■ Task item
From the line containing "the third run" through the last line, print the records exactly and nothing else.

■ The input
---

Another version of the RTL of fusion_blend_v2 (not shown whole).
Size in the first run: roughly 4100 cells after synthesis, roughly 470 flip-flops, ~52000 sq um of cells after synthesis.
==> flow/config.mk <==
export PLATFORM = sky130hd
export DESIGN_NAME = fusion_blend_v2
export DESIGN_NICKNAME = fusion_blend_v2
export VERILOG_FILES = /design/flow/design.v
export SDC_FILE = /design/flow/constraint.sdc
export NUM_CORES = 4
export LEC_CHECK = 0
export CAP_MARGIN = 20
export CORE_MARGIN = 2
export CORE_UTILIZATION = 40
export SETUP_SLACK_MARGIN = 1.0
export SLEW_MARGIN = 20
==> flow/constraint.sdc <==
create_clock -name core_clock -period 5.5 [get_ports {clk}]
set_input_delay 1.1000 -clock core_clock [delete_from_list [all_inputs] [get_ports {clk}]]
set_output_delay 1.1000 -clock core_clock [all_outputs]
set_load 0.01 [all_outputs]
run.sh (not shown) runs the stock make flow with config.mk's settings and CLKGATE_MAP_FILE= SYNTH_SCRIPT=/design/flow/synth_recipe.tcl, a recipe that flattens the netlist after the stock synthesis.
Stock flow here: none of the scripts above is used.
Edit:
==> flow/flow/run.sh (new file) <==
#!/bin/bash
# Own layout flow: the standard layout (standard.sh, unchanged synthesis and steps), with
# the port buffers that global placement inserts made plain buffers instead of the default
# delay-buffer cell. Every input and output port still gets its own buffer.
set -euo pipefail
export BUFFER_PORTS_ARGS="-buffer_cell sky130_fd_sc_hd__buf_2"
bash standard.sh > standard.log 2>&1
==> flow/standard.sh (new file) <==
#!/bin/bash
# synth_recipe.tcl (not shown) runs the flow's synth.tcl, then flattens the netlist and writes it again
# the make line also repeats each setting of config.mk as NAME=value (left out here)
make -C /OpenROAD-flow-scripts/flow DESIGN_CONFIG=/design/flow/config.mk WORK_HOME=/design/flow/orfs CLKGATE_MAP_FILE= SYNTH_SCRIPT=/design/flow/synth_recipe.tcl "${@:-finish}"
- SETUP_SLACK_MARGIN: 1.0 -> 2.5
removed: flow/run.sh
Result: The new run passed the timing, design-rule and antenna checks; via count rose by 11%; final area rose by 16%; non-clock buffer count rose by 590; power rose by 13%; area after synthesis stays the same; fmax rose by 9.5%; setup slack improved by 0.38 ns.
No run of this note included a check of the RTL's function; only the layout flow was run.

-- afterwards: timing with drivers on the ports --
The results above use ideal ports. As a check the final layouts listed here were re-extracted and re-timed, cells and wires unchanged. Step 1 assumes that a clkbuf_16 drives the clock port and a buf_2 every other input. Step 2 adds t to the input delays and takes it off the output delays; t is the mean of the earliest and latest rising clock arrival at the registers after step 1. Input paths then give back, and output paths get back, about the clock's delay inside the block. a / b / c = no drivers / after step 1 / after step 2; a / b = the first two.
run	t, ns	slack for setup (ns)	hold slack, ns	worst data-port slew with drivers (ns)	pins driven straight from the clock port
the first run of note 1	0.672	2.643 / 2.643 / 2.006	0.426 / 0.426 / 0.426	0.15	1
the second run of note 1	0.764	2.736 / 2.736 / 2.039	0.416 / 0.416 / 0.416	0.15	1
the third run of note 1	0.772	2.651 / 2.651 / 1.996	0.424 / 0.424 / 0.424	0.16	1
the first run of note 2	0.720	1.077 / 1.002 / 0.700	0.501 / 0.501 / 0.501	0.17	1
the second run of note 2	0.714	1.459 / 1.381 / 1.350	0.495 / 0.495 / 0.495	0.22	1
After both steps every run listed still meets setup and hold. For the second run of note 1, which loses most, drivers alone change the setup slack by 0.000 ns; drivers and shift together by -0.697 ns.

■ The answer
the third run of note 1	0.772	2.651 / 2.651 / 1.996	0.424 / 0.424 / 0.424	0.16	1
the first run of note 2	0.720	1.077 / 1.002 / 0.700	0.501 / 0.501 / 0.501	0.17	1
the second run of note 2	0.714	1.459 / 1.381 / 1.350	0.495 / 0.495 / 0.495	0.22	1
After both steps every run listed still meets setup and hold. For the second run of note 1, which loses most, drivers alone change the setup slack by 0.000 ns; drivers and shift together by -0.697 ns.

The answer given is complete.